# What to work on:
Output only the lines below that start at the line containing "gpl_routability_driven: 0" and end at the line containing "set_output_delay 1.8060 -clock", with both ends kept.

# The input:

==> yarrow <==
// comp_mult_top
module comp_mult_top #(
parameter NO_MULT   = 4     ,  
parameter APB_BADDR = 0     ,  
parameter SYS_AW    = 16    ,  
parameter REG_DW    = 16       
)(
input                    clk         ,  
input                    rst_n       ,  
input      [ SYS_AW-1:0] apb_paddr   ,  
input                    apb_psel    ,  
input                    apb_penable ,  
input                    apb_pwrite  ,  
input      [REG_DW -1:0] apb_pwdata  ,  
output                   apb_pready  ,  
output reg [REG_DW -1:0] apb_prdata  ,  
output reg               apb_pslverr ,  
output reg               mem_ce      ,  
output reg               mem_we      ,  
output reg [SYS_AW -1:0] mem_addr    ,  
output reg [     8 -1:0] mem_wr_data ,  
input      [     8 -1:0] mem_rd_data    
);
localparam DWIDTH = 8 ;
localparam IDLE   = 2'b00;  
localparam RD_OPS = 2'b01;  
localparam WORK   = 2'b10;  
localparam WR_RES = 2'b11;  
reg  [       REG_DW -1:0] op1_addr      ;  
reg  [       REG_DW -1:0] op2_addr      ;  
reg  [       REG_DW -1:0] res_addr      ;  
reg  [       REG_DW -1:0] no_op         ;  
reg  [       REG_DW -1:0] cfg_start     ;  
reg  [       REG_DW -1:0] sts_stop      ;  
wire                      wr_op1_addr   ;  
wire                      wr_op2_addr   ;  
wire                      wr_res_addr   ;  
wire                      wr_no_op      ;  
wire                      wr_cfg_start  ;  
wire                      wr_sts_stop   ;  
wire                      rd_sts_stop   ;  
wire                      rd_sts_state  ;  
wire                      sel_regs      ;  
reg                       op_val        ;  
wire                      op_rdy        ;  
wire [   2*2*DWIDTH -1:0] op_data       ;  
wire                      res_val       ;  
reg                       res_rdy       ;  
wire [2*2*(DWIDTH+1)-1:0] res_data      ;  
wire                      set_res_rdy   ;  
reg  [     3*DWIDTH -1:0] data_reg      ;  
reg  [            2 -1:0] sts_cstate    ;  
wire                      start         ;  
wire                      sw_rst        ;  
wire                      byte_rd_done  ;  
wire                      byte_wr_done  ;  
wire                      finish        ;  
  ...
Settings: LEC_CHECK=0, ABC_AREA=1, CAP_MARGIN=20, CORE_MARGIN=2, CORE_UTILIZATION=71, CTS_CLUSTER_DIAMETER=28, CTS_CLUSTER_SIZE=72, PLACE_DENSITY_LB_ADDON=0.27, SETUP_SLACK_MARGIN=1.1, SLEW_MARGIN=20; clock period 6.47 ns.
run.sh (not shown) runs the stock make flow with config.mk's settings and CLKGATE_MAP_FILE=.
==> inputs of indigo, as changes to yarrow <==
Settings changed: ABC_AREA 1 to default, CORE_UTILIZATION 71 to 40, CTS_CLUSTER_DIAMETER 28 to default, CTS_CLUSTER_SIZE 72 to default, PLACE_DENSITY_LB_ADDON 0.27 to default, SETUP_SLACK_MARGIN 1.1 to 1.74.
==> flow/constraint.sdc (replaced) <==
create_clock -name core_clock -period 9.39 [get_ports {clk}]
set_input_delay 1.8780 -clock core_clock [delete_from_list [all_inputs] [get_ports {clk}]]
set_output_delay 1.8780 -clock core_clock [all_outputs]
set_load 0.01 [all_outputs]
==> results <==
indigo passed the timing, DRC and antenna checks. yarrow aborted during global routing (5_1_grt). Between yarrow and indigo, the lower synthesized area is in indigo (gap about 8%, measured against indigo). In yarrow the die area is smaller than in indigo, by 38%. Synthesized cell count: yarrow is higher than indigo (about 35%).

* * *

==> garnet: inputs <==
comp_mult_top again, from the RTL that the note above started with.
clock: 4.86 ns
lec_check: 0
abc_area: 1
cap_margin: 15
core_margin: 2
core_utilization: 72
cts_cluster_diameter: 235
cts_cluster_size: 40
gpl_routability_driven: 0
gpl_timing_driven: 1
hold_slack_margin: -0.05
setup_slack_margin: 1.18
slew_margin: 30
tns_end_percent: 5
==> fjord (differences from garnet) <==
Settings changed: ABC_AREA 1 to 0, CAP_MARGIN 15 to 25, CORE_UTILIZATION 72 to 71, CTS_CLUSTER_DIAMETER 235 to 211, HOLD_SLACK_MARGIN -0.05 to 0.19, PLACE_DENSITY set to 0.61, SETUP_SLACK_MARGIN 1.18 to -0.62, SLEW_MARGIN 30 to 20, TNS_END_PERCENT 5 to not set.
==> flow/constraint.sdc (replaced) <==
create_clock -name core_clock -period 7.04 [get_ports {clk}]
set_input_delay 1.4080 -clock core_clock [delete_from_list [all_inputs] [get_ports {clk}]]
set_output_delay 1.4080 -clock core_clock [all_outputs]
set_load 0.01 [all_outputs]
==> willow (differences from garnet) <==
Settings changed: ABC_AREA 1 to not set, CELL_PAD_IN_SITES_GLOBAL_PLACEMENT set to 2, CORE_UTILIZATION 72 to 40, CTS_CLUSTER_DIAMETER 235 to 334, CTS_CLUSTER_SIZE 40 to 41, GPL_ROUTABILITY_DRIVEN 0 to not set, GPL_TIMING_DRIVEN 1 to not set, HOLD_SLACK_MARGIN -0.05 to not set, SETUP_SLACK_MARGIN 1.18 to not set, SLEW_MARGIN 30 to 20, TNS_END_PERCENT 5 to not set.
==> flow/constraint.sdc (replaced) <==
create_clock -name core_clock -period 10.0 [get_ports {clk}]
set_input_delay 2.0000 -clock core_clock [delete_from_list [all_inputs] [get_ports {clk}]]
set_output_delay 2.0000 -clock core_clock [all_outputs]
set_load 0.01 [all_outputs]
==> violet (differences from garnet) <==
Settings changed: ABC_AREA 1 to not set, CAP_MARGIN 15 to 0, CORE_UTILIZATION 72 to 66, CTS_CLUSTER_DIAMETER 235 to 29, CTS_CLUSTER_SIZE 40 to not set, GPL_ROUTABILITY_DRIVEN 0 to not set, GPL_TIMING_DRIVEN 1 to not set, HOLD_SLACK_MARGIN -0.05 to not set, SETUP_SLACK_MARGIN 1.18 to 1.24, SLEW_MARGIN 30 to 20, TNS_END_PERCENT 5 to not set.
==> flow/constraint.sdc (replaced) <==
create_clock -name core_clock -period 9.03 [get_ports {clk}]
set_input_delay 1.8060 -clock core_clock [delete_from_list [all_inputs] [get_ports {clk}]]
set_output_delay 1.8060 -clock core_clock [all_outputs]
set_load 0.01 [all_outputs]
==> results <==
- willow finished clean. violet completed without violations. fjord reached the layout checks and failed them: setup timing. garnet never finished: it broke off in global routing (5_1_grt), error GRT-0116.
- Worst setup slack: fjord < willow < violet.
- Clock skew, highest first: violet, fjord, willow.
- Of violet and willow, willow has the higher register-to-register slack (gap 0.36 ns).
- Synthesized cell count is the same in violet and fjord.
- The lowest core utilization belongs to willow, the highest to fjord.
- The lowest sequential power belongs to willow, the highest to fjord.
- Area after synthesis is the same in willow and violet.
- In sequential cell count, violet and willow do not differ.
Power and IR drop assume default switching activity.
==> flow/design.v (excerpt) <==
module error_correction # (
    parameter puf_sig_length     = 256,
    parameter ipid_N             = 16
)
(
    input                                clk,
    input                                rst_n,
    input        [1:0]                   pcm_instruction,
    input        [puf_sig_length-1:0]    pcm_puf_in,
    input                                pcm_puf_in_valid,
    input        [$clog2(ipid_N)-1:0]    pcm_ipid_number,
    output logic [puf_sig_length-1:0]    pcm_puf_out,
    output logic                         pcm_puf_out_valid,
    output logic                         pcm_S_c  
);
make LEC_CHECK=0 CAP_MARGIN=20 CELL_PAD_IN_SITES_DETAIL_PLACEMENT=0 CORE_MARGIN=2 CORE_UTILIZATION=45 CTS_CLUSTER_SIZE=72 GPL_ROUTABILITY_DRIVEN=1 MAX_ROUTING_LAYER=met4 MIN_ROUTING_LAYER=met1 PLACE_DENSITY_LB_ADDON=0.17 SLEW_MARGIN=40 TNS_END_PERCENT=30 finish   # period 4.45 ns
run.sh (not shown) runs the stock make flow with config.mk's settings and CLKGATE_MAP_FILE=.
Next try:
==> flow/config.mk (replaced) <==
export PLATFORM = sky130hd
export DESIGN_NAME = error_correction
export DESIGN_NICKNAME = error_correction
export VERILOG_FILES = /design/flow/design.v
export SDC_FILE = /design/flow/constraint.sdc
export NUM_CORES = 4
export LEC_CHECK = 0
export CAP_MARGIN = 20
export CORE_MARGIN = 2
export CORE_UTILIZATION = 47
export SETUP_SLACK_MARGIN = 0.71
export SLEW_MARGIN = 20
==> flow/constraint.sdc (replaced) <==
create_clock -name core_clock -period 2.71 [get_ports {clk}]
set_input_delay 0.5420 -clock core_clock [delete_from_list [all_inputs] [get_ports {clk}]]
set_output_delay 0.5420 -clock core_clock [all_outputs]
set_load 0.01 [all_outputs]
The new run finished but failed the layout checks on negative setup slack.
First-iteration DRC count came out higher by 6.0%.
Power came out higher by 89%.
Wire length came out higher by 7.4%.
Critical path depth came out lower by 1.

# Solution to this task:
gpl_routability_driven: 0
gpl_timing_driven: 1
hold_slack_margin: -0.05
setup_slack_margin: 1.18
slew_margin: 30
tns_end_percent: 5
==> fjord (differences from garnet) <==
Settings changed: ABC_AREA 1 to 0, CAP_MARGIN 15 to 25, CORE_UTILIZATION 72 to 71, CTS_CLUSTER_DIAMETER 235 to 211, HOLD_SLACK_MARGIN -0.05 to 0.19, PLACE_DENSITY set to 0.61, SETUP_SLACK_MARGIN 1.18 to -0.62, SLEW_MARGIN 30 to 20, TNS_END_PERCENT 5 to not set.
==> flow/constraint.sdc (replaced) <==
create_clock -name core_clock -period 7.04 [get_ports {clk}]
set_input_delay 1.4080 -clock core_clock [delete_from_list [all_inputs] [get_ports {clk}]]
set_output_delay 1.4080 -clock core_clock [all_outputs]
set_load 0.01 [all_outputs]
==> willow (differences from garnet) <==
Settings changed: ABC_AREA 1 to not set, CELL_PAD_IN_SITES_GLOBAL_PLACEMENT set to 2, CORE_UTILIZATION 72 to 40, CTS_CLUSTER_DIAMETER 235 to 334, CTS_CLUSTER_SIZE 40 to 41, GPL_ROUTABILITY_DRIVEN 0 to not set, GPL_TIMING_DRIVEN 1 to not set, HOLD_SLACK_MARGIN -0.05 to not set, SETUP_SLACK_MARGIN 1.18 to not set, SLEW_MARGIN 30 to 20, TNS_END_PERCENT 5 to not set.
==> flow/constraint.sdc (replaced) <==
create_clock -name core_clock -period 10.0 [get_ports {clk}]
set_input_delay 2.0000 -clock core_clock [delete_from_list [all_inputs] [get_ports {clk}]]
set_output_delay 2.0000 -clock core_clock [all_outputs]
set_load 0.01 [all_outputs]
==> violet (differences from garnet) <==
Settings changed: ABC_AREA 1 to not set, CAP_MARGIN 15 to 0, CORE_UTILIZATION 72 to 66, CTS_CLUSTER_DIAMETER 235 to 29, CTS_CLUSTER_SIZE 40 to not set, GPL_ROUTABILITY_DRIVEN 0 to not set, GPL_TIMING_DRIVEN 1 to not set, HOLD_SLACK_MARGIN -0.05 to not set, SETUP_SLACK_MARGIN 1.18 to 1.24, SLEW_MARGIN 30 to 20, TNS_END_PERCENT 5 to not set.
==> flow/constraint.sdc (replaced) <==
create_clock -name core_clock -period 9.03 [get_ports {clk}]
set_input_delay 1.8060 -clock core_clock [delete_from_list [all_inputs] [get_ports {clk}]]
set_output_delay 1.8060 -clock core_clock [all_outputs]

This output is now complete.